◆ Task brief
Word for word, transcribe the material below from its first line to the line with "package svpm_pkg;", both included.

◆ Provided information
===== src/assert_macros.svh =====
`ifndef ASSERT_MACROS_SVH
`define ASSERT_MACROS_SVH

// Clocked assertion macros; each use stands on a line of its own.
`ifndef SYNTHESIS

// Check prop at every rising edge outside reset.
`define ASSERT_CLK(label, clk, rst_n, prop, msg) \
  label: assert property (@(posedge clk) disable iff (!rst_n) (prop)) else $error(msg);

// Check that expr holds in the cycle after cond.
`define ASSERT_NEXT(label, clk, rst_n, cond, expr, msg) \
  label: assert property (@(posedge clk) disable iff (!rst_n) (cond) |=> (expr)) else $error(msg);

`else

`define ASSERT_CLK(label, clk, rst_n, prop, msg)
`define ASSERT_NEXT(label, clk, rst_n, cond, expr, msg)

`endif

`endif


===== src/svpm_pkg.sv =====
package svpm_pkg;

  localparam int VOLT_WIDTH = 16;
  localparam int FRAC_BITS  = 14;

  // Divider: quotient holds values up to 2^(FRAC_BITS+2)-1, larger ones flag overflow
  localparam int QUOT_W     = FRAC_BITS + 2;
  localparam int NUM_W      = VOLT_WIDTH + FRAC_BITS;
  localparam int CMP_W      = VOLT_WIDTH + QUOT_W;
  localparam int DIV_BITS   = 2;
  localparam int DIV_STAGES = (QUOT_W + DIV_BITS - 1) / DIV_BITS;

  // Normalized magnitude and saturation limits
  localparam int NORM_W = FRAC_BITS + 2;
  localparam logic [NORM_W-1:0] LIM_NEG = NORM_W'(1) << (FRAC_BITS + 1);
  localparam logic [NORM_W-1:0] LIM_POS = LIM_NEG - NORM_W'(1);

  // sqrt(3) in Q30
  localparam int SQRT3_W    = 31;
  localparam int SQRT3_FRAC = 30;
  localparam logic [SQRT3_W-1:0] SQRT3_Q30 = SQRT3_W'(1859775393);
  localparam int PROD_W     = NORM_W + SQRT3_W;

  // Doubled phase voltages and duty intermediates
  localparam int X_W   = FRAC_BITS + 4;
  localparam int D_W   = FRAC_BITS + 7;
  localparam int DCL_W = FRAC_BITS + 4;
  localparam logic signed [D_W-1:0] DUTY_HALF = D_W'(1 <<< (FRAC_BITS + 2));
  localparam logic signed [D_W-1:0] DUTY_FULL = D_W'(1 <<< (FRAC_BITS + 3));
  localparam logic [DCL_W-1:0] DUTY_FULL_U    = DCL_W'(1) << (FRAC_BITS + 3);

  // Q1.16 duty and compare
  localparam int DUTY_FRAC  = 16;
  localparam int DUTY_W     = DUTY_FRAC + 1;
  localparam int DUTY_RSH   = (FRAC_BITS + 3 >= DUTY_FRAC) ? FRAC_BITS + 3 - DUTY_FRAC : 0;
  localparam int DUTY_LSH   = (FRAC_BITS + 3 < DUTY_FRAC) ? DUTY_FRAC - FRAC_BITS - 3 : 0;
  localparam int PERIOD_W   = 16;
  localparam int CMP_OUT_W  = 16;
  localparam int MUL_W      = DUTY_W + PERIOD_W;
  localparam logic [PERIOD_W-1:0] PERIOD_RESET = PERIOD_W'(1000);

  localparam int IN_DATA_W  = ((3 * VOLT_WIDTH + 7) / 8) * 8;
  localparam int OUT_DATA_W = ((3 * CMP_OUT_W + 7) / 8) * 8;

  typedef struct packed {
    logic              neg;
    logic              ovf;
    logic [NUM_W-1:0]  rem;
    logic [QUOT_W-1:0] q;
  } div_state_t;

  typedef struct packed {
    logic              neg;
    logic              ovf;
    logic [QUOT_W-1:0] q;
  } quot_t;

  typedef struct packed {
    logic signed [X_W-1:0] xa;
    logic signed [X_W-1:0] xb;
    logic signed [X_W-1:0] xc;
    logic signed [X_W-1:0] mx;
    logic signed [X_W-1:0] mn;
  } phase_t;

  // Split sign, scale magnitude, flag a quotient too big for QUOT_W bits
  function automatic div_state_t div_prep(input logic [VOLT_WIDTH-1:0] v,
                                          input logic [VOLT_WIDTH-1:0] d);
    div_state_t r;
    logic [VOLT_WIDTH-1:0] mag;
    r.neg = v[VOLT_WIDTH-1];
    mag   = r.neg ? (~v + 1'b1) : v;
    r.rem = NUM_W'(mag) << FRAC_BITS;
    r.ovf = (CMP_W'(r.rem) >= (CMP_W'(d) << QUOT_W));
    r.q   = '0;
    return r;
  endfunction

  // Restoring division, DIV_BITS quotient bits from the top down
  function automatic div_state_t div_iter(input div_state_t st,
                                          input logic [VOLT_WIDTH-1:0] d,
                                          input int stg);
    div_state_t r;
    logic [CMP_W-1:0] sh;
    int idx;
    r = st;
    for (int k = 0; k < DIV_BITS; k++) begin
      idx = QUOT_W - 1 - stg * DIV_BITS - k;
      if (idx >= 0) begin
        sh = CMP_W'(d) << idx;
        if (CMP_W'(r.rem) >= sh) begin
          r.rem = r.rem - NUM_W'(sh);
          r.q   = {r.q[QUOT_W-2:0], 1'b1};
        end else begin
          r.q   = {r.q[QUOT_W-2:0], 1'b0};
        end
      end
    end
    return r;
  endfunction

  function automatic logic [NORM_W-1:0] sat_mag(input quot_t qt);
    logic [NORM_W-1:0] lim;
    lim = qt.neg ? LIM_NEG : LIM_POS;
    return (qt.ovf || (NORM_W'(qt.q) > lim)) ? lim : NORM_W'(qt.q);
  endfunction

  // Duty in units of 2^-(FRAC_BITS+3), clamped to [0,1], then moved to Q1.16
  function automatic logic [DUTY_W-1:0] duty_of(input logic signed [X_W-1:0] x,
                                                input logic signed [X_W-1:0] mx,
                                                input logic signed [X_W-1:0] mn);
    logic signed [D_W-1:0] d;
    logic [DCL_W-1:0] dcl;
    logic [63:0] w;
    d = DUTY_HALF + (D_W'(x) <<< 1) - D_W'(mx) - D_W'(mn);
    priority if (d < 0) begin
      dcl = '0;
    end else if (d > DUTY_FULL) begin
      dcl = DUTY_FULL_U;
    end else begin
      dcl = DCL_W'(d);
    end
    w = (64'(dcl) >> DUTY_RSH) << DUTY_LSH;
    return DUTY_W'(w);
  endfunction

endpackage


===== src/svpm_norm.sv =====
module svpm_norm (
  input  logic                             clk,
  input  logic                             rst_n,
  input  logic                             in_valid,
  output logic                             in_ready,
  input  logic [svpm_pkg::VOLT_WIDTH-1:0]  v_alpha,
  input  logic [svpm_pkg::VOLT_WIDTH-1:0]  v_beta,
  input  logic [svpm_pkg::VOLT_WIDTH-1:0]  bus_voltage,
  output logic                             out_valid,
  input  logic                             out_ready,
  output svpm_pkg::quot_t                  qa,
  output svpm_pkg::quot_t                  qb
);
  import svpm_pkg::*;

  localparam int NS = DIV_STAGES + 1;

  logic [NS-1:0] vld_r, vld_nxt, vld_in;
  logic [NS:0]   adv;

  div_state_t            da_r   [NS];
  div_state_t            db_r   [NS];
  logic [VOLT_WIDTH-1:0] bus_r  [NS];
  div_state_t            da_nxt [NS];
  div_state_t            db_nxt [NS];
  logic [VOLT_WIDTH-1:0] bus_nz;

  always_comb begin
    adv[NS] = out_ready;
    for (int s = NS - 1; s >= 0; s--) begin
      adv[s] = !vld_r[s] || adv[s+1];
    end
    vld_in = {vld_r[NS-2:0], in_valid};
    for (int s = 0; s < NS; s++) begin
      vld_nxt[s] = adv[s] ? vld_in[s] : vld_r[s];
    end
  end

  assign in_ready = adv[0];

  // Zero bus counts as one LSB
  assign bus_nz = (bus_voltage == '0) ? VOLT_WIDTH'(1) : bus_voltage;

  always_comb begin
    da_nxt[0] = div_prep(v_alpha, bus_nz);
    db_nxt[0] = div_prep(v_beta, bus_nz);
    for (int s = 1; s < NS; s++) begin
      da_nxt[s] = div_iter(da_r[s-1], bus_r[s-1], s - 1);
      db_nxt[s] = div_iter(db_r[s-1], bus_r[s-1], s - 1);
    end
  end

  always_ff @(posedge clk) begin
    if (!rst_n) begin
      vld_r <= '0;
    end else begin
      vld_r <= vld_nxt;
    end
  end

  always_ff @(posedge clk) begin
    if (adv[0]) begin
      bus_r[0] <= bus_nz;
    end
    for (int s = 1; s < NS; s++) begin
      if (adv[s]) begin
        bus_r[s] <= bus_r[s-1];
      end
    end
    for (int s = 0; s < NS; s++) begin
      if (adv[s]) begin
        da_r[s] <= da_nxt[s];
        db_r[s] <= db_nxt[s];
      end
    end
  end

  assign out_valid = vld_r[NS-1];
  assign qa = '{neg: da_r[NS-1].neg, ovf: da_r[NS-1].ovf, q: da_r[NS-1].q};
  assign qb = '{neg: db_r[NS-1].neg, ovf: db_r[NS-1].ovf, q: db_r[NS-1].q};

endmodule


===== config.mk =====
export PLATFORM = sky130hd
export DESIGN_NAME = svpm_norm
export DESIGN_NICKNAME = d
export VERILOG_FILES = /design/src/assert_macros.svh /design/src/svpm_pkg.sv /design/src/svpm_norm.sv
export SDC_FILE = /design/constraint.sdc
export NUM_CORES = 2
export LEC_CHECK = 0
export BUFFER_PORTS_ARGS = -buffer_cell sky130_fd_sc_hd__buf_2
export CORE_MARGIN = 2
export CORE_UTILIZATION = 60
export CTS_CLUSTER_DIAMETER = 80
export CTS_CLUSTER_SIZE = 16
export DETAILED_ROUTE_END_ITERATION = 10
export PLACE_DENSITY_LB_ADDON = 0.12
export SLEW_MARGIN = 0
export SYNTH_ARGS = -nofsm -noshare
export SYNTH_HDL_FRONTEND = slang
export SYNTH_SLANG_ARGS = --single-unit

===== constraint.sdc =====
create_clock -name clk -period 10.45 [get_ports clk]
set_input_delay 0.5225 -clock clk [delete_from_list [all_inputs] [get_ports clk]]
set_output_delay 0.5225 -clock clk [all_outputs]
set_load 0.05 [all_outputs]

==> Flow_metrics.wiki <==
{| class="wikitable"
! Metric !! Value
|-
| Crit. End Element || flop
|-
| Syn-to-layout area delta || 5.59%
|-
| Worst-case vdd ir drop || 202 uV
|-
| Critical Path AT || 7.72 ns
|-
| Number of antenna cells inserted || 0
|-
| Post-route DRC || 0
|-
| Total CTS buffers || 53
|-
| Number of warnings issued by yosys || 0
|-
| Count of final setup violators || 0
|-
| Core area || 0.0872 sq mm
|-
| DPL Wire Length || 104,000 microns
|-
| Avg Synthesized Cell Area || 9.65 sq um
|-
| Number of cell rows || 108
|-
| Net switching component of the power || 0.00901 W
|-
| Register area share after synthesis || 37.1%
|-
| Largest net degree at the start of global routing || 89
|-
| Least setup slack across all paths after layout || 3.13 ns
|-
| Sum of negative setup slack || 0 ns
|-
| Most repeated cell in the gate-level netlist after synthesis || edfxtp_1
|-
| Fraction of power consumed by sequential logic || 24.4%
|-
| Via count || 40,900
|-
| Antenna violations before repair || 2
|-
| Comb power frac || 65.9%
|-
| Pwr per Cell Area || 363 mW/mm^2
|-
| Synth Cell Area || 0.0530 sq mm
|-
| Final worst path period share || 70.1%
|-
| Area fraction of the dominant cell type after synthesis || 36.7%
|-
| Die width || 301 microns
|-
| Max Buffers Root-to-Sink || 3
|-
| Starting DRT DRC Count || 3,093
|-
| I/O pin cnt || 90
|-
| Wire per inst || 19.4 microns
|-
| Fmax || 137 MHz
|-
| Area enclosed by the die boundary || 0.0907 sq mm
|-
| Wire length reported by the detailed router || 130,000 microns
|-
| Count of H-tree levels built during CTS || 2
|-
| Register bit count reported by yosys || 657
|-
| Count of distinct cell types in the synthesized netlist || 112
|-
| Overall power after layout || 0.0203 W
|-
| Placement-stage worst setup slack || 3.26 ns
|-
| Static leakage || 23.0 nW
|-
| GRT Resource Usage Total || 28.4%
|-
| Chip height || 301 microns
|-
| Length of the first detailed-routing pass in iterations || 5
|-
| Clk network pwr share || 9.6%
|-
| Effective utilization at floorplan || 60.8%
|-
| CTS tree || yes
|-
| Synth Net Count || 6,088
|-
| Post-synth ARST share || 0%
|-
| Final cell area excluding filler cells || 0.0560 sq mm
|-
| Dominant cell type by area after synthesis || edfxtp_1
|-
| Number of nets in the layout || 6,108
|-
| Total count of max-transition violations in the final report || 0
|-
| Hold Path Class || input port to flop
|-
| Last weighted congestion value of the routability-driven placer || 0.964
|-
| Internal power || 0.0113 W
|-
| Number of enable-type register cells in the synthesized netlist || 648
|-
| Most numerous cell types in the synthesized netlist || 648 x edfxtp_1, 524 x ha_1, 416 x a21oi_1
|-
| Layout cells sized above 1 || 8.58%
|-
| Total congestion overflow || 0
|-
| Synthesized instance count || 5,494
|-
| Worst Path Class, Setup || flop to flop
|-
| Via count of the first global-routing pass || 39,400
|-
| Unrepaired setup endpoints after global routing || false
|-
| Insertion delay of the later-clocked pin in the worst-skew pair || 0.67 ns
|-
| Min Tclk post-route || 7.32 ns
|-
| Sw Ratio || 44.3%
|-
| # hold bufs at CTS || 0
|-
| Root buffer selected by CTS || clkbuf_16
|-
| Final hold violation count || 0
|-
| Max-slew headroom at the worst pin || 24.8%
|-
| Post-CTS setup buffer count || 0
|-
| Via density per instance || 6.10
|-
| Outcome || finished clean
|-
| Buffers added on ports || 89
|-
| Top FF cell, synth || edfxtp_1
|-
| Instance area at placement || 0.0543 sq mm
|-
| Maximum fanout encountered on the critical timing path || 25
|-
| Cells taking the most area after synthesis || edfxtp_1 37%, ha_1 12%, xnor2_1 5.5%
|-
| First-pass GRT wire length || 207,000 microns
|-
| Critical path data required time || 10.85 ns
|-
| Setup skew after layout || 0.0402 ns
|-
| Maximum capacitance violations || 0
|-
| TritonCTS sink count || 657
|-
| Worst Max-Slew Pin Slew || 1.13 ns
|-
| Antenna violation net count after detailed routing || 0
|-
| Clock transition at the registers of the reported paths || 0.07 ns
|-
| Quantity of gates resized following cts || 0
|-
| Critical Path Source Type || flop
|}
worst max-delay path: stages (launching register included):
cell and delay [ns]:
edfxtp_1 0.43, inv_1 0.24, ha_1 0.29, nor2b_1 0.13, o21ai_0 0.25, a21boi_0 0.17
o21ai_0 0.38, a2111oi_0 0.21, o21ai_0 0.48, and2_1 0.71, clkinv_1 0.45, nand2_1 0.16
nand2_1 0.09, ha_1 0.32, a21o_1 0.16, a21o_1 0.20, a21oi_1 0.22, o21ai_0 0.18
a32oi_1 0.28, o221a_2 0.27, o211a_1 0.17, and4_1 0.74, inv_1 0.22, mux2_2 0.33
power groups by stage:
stage / Clock [W] / Combinational (W) / Sequential (W)
final: 0.00196 / 0.0134 / 0.00496
after global routing: 0.00208 / 0.0149 / 0.00504
after CTS: 0.00200 / 0.0133 / 0.00495
after detailed placement: 0 / 0.0132 / 0.00501
after global placement: 0 / 0.0130 / 0.00500
after floorplan: 0 / 0.0108 / 0.00468
placed cells by master, fill, tap and decap left out, types with 80 or more instances in the layout:
| cell type | Yosys | routed |
|---|---|---|
| buf_2 | 19 | 89 |
| a21oi_1 | 416 | 415 |
| ha_1 | 524 | 524 |
| nand3_1 | 109 | 108 |
| nor3_1 | 114 | 113 |
| inv_1 | 331 | 326 |
| xor2_1 | 144 | 144 |
| xnor2_1 | 333 | 333 |
| nand2_1 | 407 | 404 |
| nor2_1 | 409 | 409 |
| mux2_2 | 170 | 170 |
| o21ai_0 | 314 | 313 |
| a21o_1 | 186 | 186 |
| nor2b_1 | 80 | 80 |
| edfxtp_1 | 648 | 648 |
| o21a_1 | 80 | 80 |
area by class of cell:
class / count / area [sq um]
Multi-Input combinational cell: 4347 / 31300
Sequential cell: 657 / 19600
Timing Repair Buffer: 116 / 648
Clock inverter: 17 / 179
Fill cell: 7235 / 31200
Clock buffer: 73 / 1430
Tap cell: 1155 / 1450
Inverter: 339 / 1280
worst paths after layout:
path             startpoint            to  slack, ns  cells past startpoint
min          bus_voltage[6]   bus_r[0][6]       0.06                      1
max reg2reg    bus_r[0][33]  da_r[0][185]       3.13                     23
min reg2reg    db_r[0][348]  db_r[0][398]       0.41                      0
max            bus_r[0][33]  da_r[0][185]       3.13                     23
kinds of logic after synthesis:
group           count (synthesis)  share of synthesized area [%]
buf+inv                       490                           3.89
simple gates                 1584                           14.9
fa+ha+maj                     542                           13.1
flops                         657                           37.1
mux                           236                           4.94
compound gates               1507                           18.3
xor+xnor                      478                           7.91
routing by layer:
layer	global-route usage [%]	wire (microns)	up-vias
met5	0	13	-
met4	12.7	6410	2
met3	2.72	5240	276
met2	50.3	63600	990
met1	35.1	54800	19200
li1	-	-	20400
sequential cells by signal, indices dropped and copies added, names as in the netlist:
signal	count
da_r	260
db_r	260
bus_r	128
vld_r	9
metrics by stage:
| step | hold slack, ns | util (%) | std cells |
|---|---|---|---|
| floorplan | 0.400 | - | 5494 |
| global placement | 0.402 | 62.4 | 6614 |
| detailed placement | 0.405 | 62.4 | 6614 |
| CTS | 0.0352 | 64.2 | 6704 |
| global route | 0.0641 | 64.2 | 6704 |
| finish | 0.0572 | 64.2 | 6704 |
(Power assumes the default switching activity.)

◆ Answer box
===== src/assert_macros.svh =====
`ifndef ASSERT_MACROS_SVH
`define ASSERT_MACROS_SVH

// Clocked assertion macros; each use stands on a line of its own.
`ifndef SYNTHESIS

// Check prop at every rising edge outside reset.
`define ASSERT_CLK(label, clk, rst_n, prop, msg) \
  label: assert property (@(posedge clk) disable iff (!rst_n) (prop)) else $error(msg);

// Check that expr holds in the cycle after cond.
`define ASSERT_NEXT(label, clk, rst_n, cond, expr, msg) \
  label: assert property (@(posedge clk) disable iff (!rst_n) (cond) |=> (expr)) else $error(msg);

`else

`define ASSERT_CLK(label, clk, rst_n, prop, msg)
`define ASSERT_NEXT(label, clk, rst_n, cond, expr, msg)

`endif

`endif


===== src/svpm_pkg.sv =====
package svpm_pkg;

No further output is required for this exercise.